Personal information
- Full name: Steven Anthony Jacobs
- Born: 13 September 1988 (age 37) Georgetown, Guyana
- Batting: Right-handed
- Bowling: Right-arm off spin
- Role: All-rounder

Domestic team information
- 2006–present: Guyana
- 2013–2017: Guyana Amazon Warriors (squad no. 13)
- 2018-2019: Jamaica Tallawahs

Career statistics
| Competition | FC | LA | T20 |
| Matches | 26 | 38 | 38 |
| Runs scored | 755 | 368 | 164 |
| Batting average | 17.97 | 14.15 | 16.40 |
| 100s/50s | 0/5 | 0/1 | 0/0 |
| Top score | 75 | 54* | 36 |
| Balls bowled | 3,602 | 1,858 | 709 |
| Wickets | 54 | 38 | 23 |
| Bowling average | 28.64 | 26.36 | 34.39 |
| 5 wickets in innings | 0 | 0 | 0 |
| 10 wickets in match | 0 | 0 | 0 |
| Best bowling | 4/35 | 4/21 | 2/12 |
| Catches/stumpings | 18/0 | 18/0 | 12/0 |
- Source: , 3 September 2017

= Steven Jacobs (cricketer) =

Guyanese cricketer

Steven Anthony Jacobs (born 13 September 1988) is a Guyanese cricketer who plays for the Guyanese national side in West Indian domestic cricket, as well as representing the Guyana Amazon Warriors franchise in the Caribbean Premier League (CPL). He is an all-rounder who bats right-handed and bowls off spin.

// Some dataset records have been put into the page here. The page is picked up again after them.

[src/spi_ctl_pkg.sv]
`default_nettype none

package spi_ctl_pkg;

  ////////////////////
  // frame geometry

  // one register frame, address byte first on the wire
  localparam int FRAME_BITS = 16;
  localparam int ADDR_BITS  = 8;
  localparam int VAL_BITS   = 8;

  // pin synchronizer depth
  localparam int SYNC_STAGES = 2;

  // bit counter, one spare code so it can saturate above a full frame
  localparam int BIT_CNT_BITS = $clog2(FRAME_BITS + 2);
  localparam logic [BIT_CNT_BITS-1:0] CNT_ADDR_LAST  = BIT_CNT_BITS'(ADDR_BITS - 1);
  localparam logic [BIT_CNT_BITS-1:0] CNT_ADDR_DONE  = BIT_CNT_BITS'(ADDR_BITS);
  localparam logic [BIT_CNT_BITS-1:0] CNT_FRAME_DONE = BIT_CNT_BITS'(FRAME_BITS);
  localparam logic [BIT_CNT_BITS-1:0] CNT_SAT        = BIT_CNT_BITS'(FRAME_BITS + 1);

  ////////////////////
  // peripherals

  // bit 0 adc, bit 1 dac, bit 2 flash
  localparam int NUM_PERIPH = 3;

  ////////////////////
  // register map

  localparam logic [ADDR_BITS-1:0] ADDR_LED     = 8'd7;
  localparam logic [ADDR_BITS-1:0] ADDR_MUX     = 8'd8;
  localparam logic [ADDR_BITS-1:0] ADDR_DAC     = 8'd9;
  localparam logic [ADDR_BITS-1:0] ADDR_DAC_RST = 8'd10;

  // reg_led bit that swaps the leds over to the gray blinker
  localparam int LED_BLINK_BIT = 7;

  // blinker step counter width
  localparam int BLINK_STEP_BITS = 5;

  ////////////////////
  // types

  // first bit shifted in lands in addr msb
  typedef struct packed {
    logic [ADDR_BITS-1:0] addr;
    logic [VAL_BITS-1:0]  val;
  } spi_frame_t;

  // led write payload, clear nibble on top
  typedef struct packed {
    logic [3:0] clr;
    logic [3:0] set;
  } led_cmd_t;

  // dac static control lines
  typedef struct packed {
    logic uni_bip_b;
    logic uni_bip_a;
    logic ldac;
  } dac_ctl_t;

  localparam int DAC_CTL_BITS = $bits(dac_ctl_t);

endpackage

`default_nettype wire
[src/spi_ctl_top.sv]
`default_nettype none

module spi_ctl_top #(
  parameter int blink_log2delay = 20
) (
  input  logic                                clk,
  input  logic                                reset,
  // host spi
  input  logic                                sclk,
  input  logic                                cs_n,
  input  logic                                mosi,
  input  logic                                reg_sel,
  output logic                                miso,
  // peripheral spi
  output logic [spi_ctl_pkg::NUM_PERIPH-1:0]  periph_cs_n,
  output logic                                periph_sclk,
  output logic                                periph_mosi,
  input  logic [spi_ctl_pkg::NUM_PERIPH-1:0]  periph_miso,
  // board lines
  output spi_ctl_pkg::dac_ctl_t               dac,
  output logic                                dac_rst,
  output logic [1:0]                          led
);

  import spi_ctl_pkg::*;

  spi_frame_t            frame;
  logic                  frame_valid;
  logic [ADDR_BITS-1:0]  rd_addr;
  logic [VAL_BITS-1:0]   rd_data;
  logic                  bank_miso;
  logic [NUM_PERIPH-1:0] reg_mux;
  logic [VAL_BITS-1:0]   reg_led;

  ////////////////////
  // register path

  spi_frame_rx u_rx (
    .clk         (clk),
    .reset       (reset),
    .sclk        (sclk),
    .cs_n        (cs_n),
    .mosi        (mosi),
    .reg_sel     (reg_sel),
    .frame       (frame),
    .frame_valid (frame_valid),
    .rd_addr     (rd_addr),
    .rd_data     (rd_data),
    .bank_miso   (bank_miso)
  );

  reg_bank u_bank (
    .clk         (clk),
    .reset       (reset),
    .frame       (frame),
    .frame_valid (frame_valid),
    .rd_addr     (rd_addr),
    .rd_data     (rd_data),
    .reg_mux     (reg_mux),
    .reg_led     (reg_led),
    .dac         (dac),
    .dac_rst     (dac_rst)
  );

  ////////////////////
  // pins

  periph_route u_route (
    .clk         (clk),
    .cs_n        (cs_n),
    .reg_sel     (reg_sel),
    .sclk        (sclk),
    .mosi        (mosi),
    .reg_mux     (reg_mux),
    .bank_miso   (bank_miso),
    .periph_miso (periph_miso),
    .periph_cs_n (periph_cs_n),
    .periph_sclk (periph_sclk),
    .periph_mosi (periph_mosi),
    .miso        (miso)
  );

  led_driver #(
    .blink_log2delay (blink_log2delay)
  ) u_led (
    .clk     (clk),
    .reset   (reset),
    .reg_led (reg_led),
    .led     (led)
  );

endmodule

`default_nettype wire

[src/led_driver.sv]
`default_nettype none

module led_driver #(
  parameter int blink_log2delay = 20
) (
  input  logic       clk,
  input  logic       reset,
  input  logic [7:0] reg_led,
  output logic [1:0] led
);

  import spi_ctl_pkg::*;

  localparam int CNT_BITS = BLINK_STEP_BITS + blink_log2delay;

  logic [CNT_BITS-1:0]        counter;
  logic [BLINK_STEP_BITS-1:0] step;
  logic [BLINK_STEP_BITS-1:0] gray;

  ////////////////////
  // blinker

  // free running, top bits are the step
  always_ff @(posedge clk)
  begin
    if (reset)
    begin
      counter <= '0;
      step    <= '0;
    end
    else
    begin
      counter <= counter + 1'b1;
      step    <= counter[CNT_BITS-1 -: BLINK_STEP_BITS];
    end
  end

  // binary to gray, one bit flips per step
  assign gray = step ^ (step >> 1);

  // blink bit overrides the register levels
  assign led = reg_led[LED_BLINK_BIT] ? gray[1:0] : reg_led[1:0];

endmodule

`default_nettype wire

[src/periph_route.sv]
`default_nettype none

module periph_route (
  input  logic                                clk,
  input  logic                                cs_n,
  input  logic                                reg_sel,
  input  logic                                sclk,
  input  logic                                mosi,
  input  logic [spi_ctl_pkg::NUM_PERIPH-1:0]  reg_mux,
  input  logic                                bank_miso,
  input  logic [spi_ctl_pkg::NUM_PERIPH-1:0]  periph_miso,
  output logic [spi_ctl_pkg::NUM_PERIPH-1:0]  periph_cs_n,
  output logic                                periph_sclk,
  output logic                                periph_mosi,
  output logic                                miso
);

  import spi_ctl_pkg::*;

  logic                  periph_sel;
  logic [NUM_PERIPH-1:0] miso_masked;

  ////////////////////
  // chip selects

  // host cs only goes to peripherals when the bank is not addressed
  assign periph_sel = ~cs_n & ~reg_sel;

  // active low, one per enabled mux bit
  assign periph_cs_n = ~({NUM_PERIPH{periph_sel}} & reg_mux);

  ////////////////////
  // clock and data

  // straight pass-through, no retiming
  assign periph_sclk = sclk;
  assign periph_mosi = mosi;

  ////////////////////
  // miso select

  // only enabled peripherals may drive
  assign miso_masked = periph_miso & reg_mux;

  // bank read-back takes priority while reg_sel is high
  always_comb
  begin
    if (reg_sel)
      miso = bank_miso;
    else
      miso = |miso_masked;
  end

  // no peripheral sees cs during a register frame
  a_cs_blocked: assert property (@(posedge clk)
    reg_sel |-> &periph_cs_n);

endmodule

`default_nettype wire

[src/reg_bank.sv]
`default_nettype none

module reg_bank (
  input  logic                                clk,
  input  logic                                reset,
  input  spi_ctl_pkg::spi_frame_t             frame,
  input  logic                                frame_valid,
  input  logic [7:0]                          rd_addr,
  output logic [7:0]                          rd_data,
  output logic [spi_ctl_pkg::NUM_PERIPH-1:0]  reg_mux,
  output logic [7:0]                          reg_led,
  output spi_ctl_pkg::dac_ctl_t               dac,
  output logic                                dac_rst
);

  import spi_ctl_pkg::*;

  led_cmd_t            led_cmd;
  logic [VAL_BITS-1:0] led_next;

  ////////////////////
  // led set/clear

  assign led_cmd = frame.val;

  // low nibble: set first, then clear, so clear wins
  // high nibble records bits both set and cleared,
  // so 0x88 sets the blink bit and any plain led write drops it
  assign led_next = {led_cmd.clr & led_cmd.set,
                     (reg_led[3:0] | led_cmd.set) & ~led_cmd.clr};

  ////////////////////
  // register writes

  always_ff @(posedge clk)
  begin
    if (reset)
    begin
      reg_mux <= '0;
      reg_led <= '0;
      dac     <= '0;
      dac_rst <= 1'b0;
    end
    else if (frame_valid)
    begin
      case (frame.addr)
        ADDR_LED:     reg_led <= led_next;
        ADDR_MUX:     reg_mux <= frame.val[NUM_PERIPH-1:0];
        ADDR_DAC:     dac     <= dac_ctl_t'(frame.val[DAC_CTL_BITS-1:0]);
        ADDR_DAC_RST: dac_rst <= frame.val[0];
        // unmapped, dropped
        default:      ;
      endcase
    end
  end

  ////////////////////
  // read data

  // address arrives mid frame, answer straight away
  always_comb
  begin
    case (rd_addr)
      ADDR_LED:     rd_data = reg_led;
      ADDR_MUX:     rd_data = VAL_BITS'(reg_mux);
      ADDR_DAC:     rd_data = VAL_BITS'(dac);
      ADDR_DAC_RST: rd_data = VAL_BITS'(dac_rst);
      // unknown reads as zero
      default:      rd_data = '0;
    endcase
  end

  // registers only move on the cycle after a good frame
  a_write_gated: assert property (@(posedge clk) disable iff (reset)
    !frame_valid |=> $stable({reg_mux, reg_led, dac, dac_rst}));

endmodule

`default_nettype wire

[src/spi_frame_rx.sv]
`default_nettype none

module spi_frame_rx (
  input  logic                    clk,
  input  logic                    reset,
  input  logic                    sclk,
  input  logic                    cs_n,
  input  logic                    mosi,
  input  logic                    reg_sel,
  output spi_ctl_pkg::spi_frame_t frame,
  output logic                    frame_valid,
  output logic [7:0]              rd_addr,
  input  logic [7:0]              rd_data,
  output logic                    bank_miso
);

  import spi_ctl_pkg::*;

  // the four host pins, moved around as one bundle
  typedef struct packed {
    logic sclk;
    logic cs_n;
    logic mosi;
    logic reg_sel;
  } spi_pins_t;

  // idle bus, cs released and clock low
  localparam spi_pins_t PINS_IDLE = '{sclk: 1'b0, cs_n: 1'b1, mosi: 1'b0, reg_sel: 1'b0};

  spi_pins_t                 pins_raw;
  spi_pins_t                 sync_q [SYNC_STAGES];
  spi_pins_t                 pins_s;
  spi_pins_t                 pins_prev;
  logic                      sclk_rise;
  logic                      sclk_fall;
  logic                      cs_rise;
  logic                      selected;
  logic [FRAME_BITS-1:0]     shreg;
  logic [BIT_CNT_BITS-1:0]   bit_cnt;
  logic                      rd_load;
  logic                      rd_shift;
  logic [VAL_BITS-1:0]       rd_shreg;
  logic                      miso_q;

  ////////////////////
  // synchronizers

  assign pins_raw = {sclk, cs_n, mosi, reg_sel};

  always_ff @(posedge clk)
  begin
    if (reset)
    begin
      for (int i = 0; i < SYNC_STAGES; i++)
        sync_q[i] <= PINS_IDLE;
      pins_prev <= PINS_IDLE;
    end
    else
    begin
      sync_q[0] <= pins_raw;
      for (int i = 1; i < SYNC_STAGES; i++)
        sync_q[i] <= sync_q[i-1];
      // one more stage, edge reference
      pins_prev <= sync_q[SYNC_STAGES-1];
    end
  end

  assign pins_s = sync_q[SYNC_STAGES-1];

  // edges, all in clk domain
  assign sclk_rise = pins_s.sclk & ~pins_prev.sclk;
  assign sclk_fall = ~pins_s.sclk & pins_prev.sclk;
  assign cs_rise   = pins_s.cs_n & ~pins_prev.cs_n;
  // frame is for the register bank
  assign selected  = ~pins_s.cs_n & pins_s.reg_sel;

  ////////////////////
  // frame capture

  // lsb in, so the first bit ends up as the addr msb
  always_ff @(posedge clk)
  begin
    if (sclk_rise && selected)
      shreg <= {shreg[FRAME_BITS-2:0], pins_s.mosi};
  end

  // counts rising edges, held at CNT_SAT once overrun
  always_ff @(posedge clk)
  begin
    if (reset || pins_s.cs_n)
      bit_cnt <= '0;
    else if (sclk_rise && pins_s.reg_sel && bit_cnt != CNT_SAT)
      bit_cnt <= bit_cnt + 1'b1;
  end

  // single pulse at cs release, only for an exact 16 bit frame
  always_ff @(posedge clk)
  begin
    if (reset)
      frame_valid <= 1'b0;
    else
      frame_valid <= cs_rise && pins_s.reg_sel && (bit_cnt == CNT_FRAME_DONE);
  end

  assign frame   = shreg;
  // low byte holds the address once 8 bits are in
  assign rd_addr = shreg[ADDR_BITS-1:0];

  ////////////////////
  // read-back

  // bank answers combinationally, grab it the cycle after the 8th edge
  always_ff @(posedge clk)
  begin
    if (reset)
      rd_load <= 1'b0;
    else
      rd_load <= sclk_rise && selected && (bit_cnt == CNT_ADDR_LAST);
  end

  // falling edges during bits 9..16, msb first
  assign rd_shift = sclk_fall && selected && (bit_cnt >= CNT_ADDR_DONE)
                    && (bit_cnt < CNT_FRAME_DONE);

  always_ff @(posedge clk)
  begin
    if (rd_load)
      rd_shreg <= rd_data;
    else if (rd_shift)
      rd_shreg <= {rd_shreg[VAL_BITS-2:0], 1'b0};
  end

  // zero through the address byte and whenever cs is released
  always_ff @(posedge clk)
  begin
    if (reset || pins_s.cs_n)
      miso_q <= 1'b0;
    else if (rd_shift)
      miso_q <= rd_shreg[VAL_BITS-1];
  end

  assign bank_miso = miso_q;

  // one cs release gives at most one frame
  a_valid_single: assert property (@(posedge clk) disable iff (reset)
    frame_valid |=> !frame_valid);

endmodule

`default_nettype wire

Jacobs was born in Georgetown, the capital of Guyana. He played for the West Indies under-19s at the 2008 Under-19 World Cup in Malaysia, as vice-captain to Shamarh Brooks. At the tournament, Jacobs won two man of the match awards – against Papua New Guinea he scored 101 from 86 balls, while against Ireland he took 3/18 and made 40 not out. He had already made his first-class debut before appearing in the World Cup, playing two matches for Guyana in the 2005–06 Carib Beer Cup, aged 17.

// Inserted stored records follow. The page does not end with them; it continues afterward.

**src/cpu_types_pkg.sv**
```systemverilog
/*
  CPU types package
  Word and register types, ALU opcodes and the request, response
  and flag structs shared by the execute slice
*/

package cpu_types_pkg;

  // Datapath widths
  localparam int WORD_W     = 32;
  localparam int REG_COUNT  = 32;
  localparam int REG_ADDR_W = $clog2(REG_COUNT);

  // Data word for operands, immediates and results
  typedef logic [WORD_W-1:0] word_t;

  // Register number
  typedef logic [REG_ADDR_W-1:0] reg_addr_t;

  // ALU operations
  typedef enum logic [3:0] {
    ALU_SLL  = 4'd0,
    ALU_SRL  = 4'd1,
    ALU_ADD  = 4'd2,
    ALU_SUB  = 4'd3,
    ALU_AND  = 4'd4,
    ALU_OR   = 4'd5,
    ALU_XOR  = 4'd6,
    ALU_NOR  = 4'd7,
    ALU_SLT  = 4'd8,
    ALU_SLTU = 4'd9
  } aluop_t;

  // ALU status flags
  typedef struct packed {
    logic negative;
    logic overflow;
    logic zero;
  } alu_flags_t;

  // Operation request
  typedef struct packed {
    aluop_t    op;
    reg_addr_t rs;
    reg_addr_t rt;
    logic      use_imm;   // imm replaces rt as operand B
    word_t     imm;
    reg_addr_t rd;
  } exec_req_t;

  // Operation response
  typedef struct packed {
    word_t      result;
    reg_addr_t  rd;
    alu_flags_t flags;
  } exec_rsp_t;

endpackage

```
**src/alu.sv**
```systemverilog
/*
  ALU
  Combinational 32-bit ALU with negative, overflow and zero flags
*/

`timescale 1ns/1ns

module alu (
  input  cpu_types_pkg::aluop_t     op,
  input  cpu_types_pkg::word_t      port_a,
  input  cpu_types_pkg::word_t      port_b,
  output cpu_types_pkg::word_t      result,
  output cpu_types_pkg::alu_flags_t flags
);

  localparam int MSB = cpu_types_pkg::WORD_W - 1;

  cpu_types_pkg::word_t sum;
  cpu_types_pkg::word_t diff;
  logic [4:0]           shamt;
  logic                 add_ovf;
  logic                 sub_ovf;
  logic                 lt_signed;
  logic                 lt_unsigned;

  assign sum   = port_a + port_b;
  assign diff  = port_a - port_b;
  assign shamt = port_b[4:0];

  // Same-sign operands whose sum flips sign
  assign add_ovf = (port_a[MSB] == port_b[MSB]) && (sum[MSB] != port_a[MSB]);

  // Mixed-sign operands whose difference leaves the sign of A
  assign sub_ovf = (port_a[MSB] != port_b[MSB]) && (diff[MSB] != port_a[MSB]);

  assign lt_signed   = $signed(port_a) < $signed(port_b);
  assign lt_unsigned = port_a < port_b;

  always_comb begin
    result         = '0;
    flags.overflow = 1'b0;
    case (op)
      cpu_types_pkg::ALU_SLL: begin
        result = port_a << shamt;
      end
      cpu_types_pkg::ALU_SRL: begin
        result = port_a >> shamt;
      end
      cpu_types_pkg::ALU_ADD: begin
        result         = sum;
        flags.overflow = add_ovf;
      end
      cpu_types_pkg::ALU_SUB: begin
        result         = diff;
        flags.overflow = sub_ovf;
      end
      cpu_types_pkg::ALU_AND: begin
        result = port_a & port_b;
      end
      cpu_types_pkg::ALU_OR: begin
        result = port_a | port_b;
      end
      cpu_types_pkg::ALU_XOR: begin
        result = port_a ^ port_b;
      end
      cpu_types_pkg::ALU_NOR: begin
        result = ~(port_a | port_b);
      end
      cpu_types_pkg::ALU_SLT: begin
        result = cpu_types_pkg::word_t'(lt_signed);
      end
      cpu_types_pkg::ALU_SLTU: begin
        result = cpu_types_pkg::word_t'(lt_unsigned);
      end
      default: begin
        // Unused encodings give zero
        result = '0;
      end
    endcase
    // Flags that follow the result alone
    flags.negative = result[MSB];
    flags.zero     = (result == '0);
  end

endmodule

```
**src/alu_exec_top.sv**
```systemverilog
/*
  ALU execute slice top level
  Connects the execute pipeline, register file and ALU
*/

`timescale 1ns/1ns

module alu_exec_top (
  input  logic                     CLK,
  input  logic                     reset,
  input  logic                     req_valid,
  output logic                     req_ready,
  input  cpu_types_pkg::exec_req_t req,
  output logic                     rsp_valid,
  input  logic                     rsp_ready,
  output cpu_types_pkg::exec_rsp_t rsp
);

  cpu_types_pkg::reg_addr_t  rs_addr;
  cpu_types_pkg::reg_addr_t  rt_addr;
  cpu_types_pkg::word_t      rs_data;
  cpu_types_pkg::word_t      rt_data;
  cpu_types_pkg::aluop_t     alu_op;
  cpu_types_pkg::word_t      alu_a;
  cpu_types_pkg::word_t      alu_b;
  cpu_types_pkg::word_t      alu_result;
  cpu_types_pkg::alu_flags_t alu_flags;
  logic                      wr_en;
  cpu_types_pkg::reg_addr_t  wr_addr;
  cpu_types_pkg::word_t      wr_data;

  exec_pipeline exec_pipeline_i (
    .CLK        (CLK),
    .reset      (reset),
    .req_valid  (req_valid),
    .req_ready  (req_ready),
    .req        (req),
    .rsp_valid  (rsp_valid),
    .rsp_ready  (rsp_ready),
    .rsp        (rsp),
    .rs_addr    (rs_addr),
    .rt_addr    (rt_addr),
    .rs_data    (rs_data),
    .rt_data    (rt_data),
    .alu_op     (alu_op),
    .alu_a      (alu_a),
    .alu_b      (alu_b),
    .alu_result (alu_result),
    .alu_flags  (alu_flags),
    .wr_en      (wr_en),
    .wr_addr    (wr_addr),
    .wr_data    (wr_data)
  );

  register_file register_file_i (
    .CLK     (CLK),
    .reset   (reset),
    .rs_addr (rs_addr),
    .rt_addr (rt_addr),
    .rs_data (rs_data),
    .rt_data (rt_data),
    .wr_en   (wr_en),
    .wr_addr (wr_addr),
    .wr_data (wr_data)
  );

  alu alu_i (
    .op     (alu_op),
    .port_a (alu_a),
    .port_b (alu_b),
    .result (alu_result),
    .flags  (alu_flags)
  );

endmodule

```
**src/exec_pipeline.sv**
```systemverilog
/*
  Execute pipeline
  Issue stage and response register with valid/ready flow control,
  operand selection and register writeback
*/

`timescale 1ns/1ns

module exec_pipeline (
  input  logic                      CLK,
  input  logic                      reset,

  // Request port
  input  logic                      req_valid,
  output logic                      req_ready,
  input  cpu_types_pkg::exec_req_t  req,

  // Response port
  output logic                      rsp_valid,
  input  logic                      rsp_ready,
  output cpu_types_pkg::exec_rsp_t  rsp,

  // Register file read
  output cpu_types_pkg::reg_addr_t  rs_addr,
  output cpu_types_pkg::reg_addr_t  rt_addr,
  input  cpu_types_pkg::word_t      rs_data,
  input  cpu_types_pkg::word_t      rt_data,

  // ALU
  output cpu_types_pkg::aluop_t     alu_op,
  output cpu_types_pkg::word_t      alu_a,
  output cpu_types_pkg::word_t      alu_b,
  input  cpu_types_pkg::word_t      alu_result,
  input  cpu_types_pkg::alu_flags_t alu_flags,

  // Register file write
  output logic                      wr_en,
  output cpu_types_pkg::reg_addr_t  wr_addr,
  output cpu_types_pkg::word_t      wr_data
);

  // Stage 1 holds the accepted request
  logic                     s1_valid;
  cpu_types_pkg::exec_req_t s1_req;

  // Response register
  logic                     rsp_valid_q;
  cpu_types_pkg::exec_rsp_t rsp_q;

  logic accept;
  logic advance;

  // Stage 1 moves on when the response slot is free or being emptied
  assign advance   = s1_valid && (!rsp_valid_q || rsp_ready);
  assign req_ready = !s1_valid || advance;
  assign accept    = req_valid && req_ready;

  always_ff @(posedge CLK) begin
    if (reset) begin
      s1_valid <= 1'b0;
    end else if (accept) begin
      s1_valid <= 1'b1;
    end else if (advance) begin
      s1_valid <= 1'b0;
    end
  end

  always_ff @(posedge CLK) begin
    if (accept) begin
      s1_req <= req;
    end
  end

  // Operand fetch and select
  assign rs_addr = s1_req.rs;
  assign rt_addr = s1_req.rt;
  assign alu_op  = s1_req.op;
  assign alu_a   = rs_data;
  assign alu_b   = s1_req.use_imm ? s1_req.imm : rt_data;

  always_ff @(posedge CLK) begin
    if (reset) begin
      rsp_valid_q <= 1'b0;
    end else if (advance) begin
      rsp_valid_q <= 1'b1;
    end else if (rsp_ready) begin
      rsp_valid_q <= 1'b0;
    end
  end

  always_ff @(posedge CLK) begin
    if (advance) begin
      rsp_q.result <= alu_result;
      rsp_q.rd     <= s1_req.rd;
      rsp_q.flags  <= alu_flags;
    end
  end

  assign rsp_valid = rsp_valid_q;
  assign rsp       = rsp_q;

  // Writeback on the same edge that fills the response register
  assign wr_en   = advance;
  assign wr_addr = s1_req.rd;
  assign wr_data = alu_result;

endmodule

```
**src/register_file.sv**
```systemverilog
/*
  Register file
  32 x 32 with two combinational read ports and one write port,
  register 0 reads as zero
*/

`timescale 1ns/1ns

module register_file (
  input  logic                     CLK,
  input  logic                     reset,
  input  cpu_types_pkg::reg_addr_t rs_addr,
  input  cpu_types_pkg::reg_addr_t rt_addr,
  output cpu_types_pkg::word_t     rs_data,
  output cpu_types_pkg::word_t     rt_data,
  input  logic                     wr_en,
  input  cpu_types_pkg::reg_addr_t wr_addr,
  input  cpu_types_pkg::word_t     wr_data
);

  // Only registers 1 and up have storage
  cpu_types_pkg::word_t regs [1:cpu_types_pkg::REG_COUNT-1];

  always_ff @(posedge CLK) begin
    if (reset) begin
      for (int i = 1; i < cpu_types_pkg::REG_COUNT; i++) begin
        regs[i] <= '0;
      end
    end else if (wr_en && (wr_addr != '0)) begin
      regs[wr_addr] <= wr_data;
    end
  end

  // Reads see the value before any write on the coming edge
  always_comb begin
    if (rs_addr == '0) begin
      rs_data = '0;
    end else begin
      rs_data = regs[rs_addr];
    end
  end

  always_comb begin
    if (rt_addr == '0) begin
      rt_data = '0;
    end else begin
      rt_data = regs[rt_addr];
    end
  end

endmodule

```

During the 2008–09 season, Jacobs played regularly himself in Guyana's four-day and one-day teams, scoring maiden half-centuries in both forms of the game. However, he fell out of the form the following season, and did not regain a regular position until the 2012–13 season. In the 2012–13 Regional Four Day Competition, Jacobs scored 245 runs, placing him behind only Leon Johnson and Assad Fudadin for Guyana, and also took 17 wickets, behind only Veerasammy Permaul and Devendra Bishoo amongst his teammates. He signed with the Amazon Warriors for the inaugural 2013 Caribbean Premier League season, but has only made sporadic appearances for the team.

On 3 June 2018, he was selected to play for the Vancouver Knights in the players' draft for the inaugural edition of the Global T20 Canada tournament.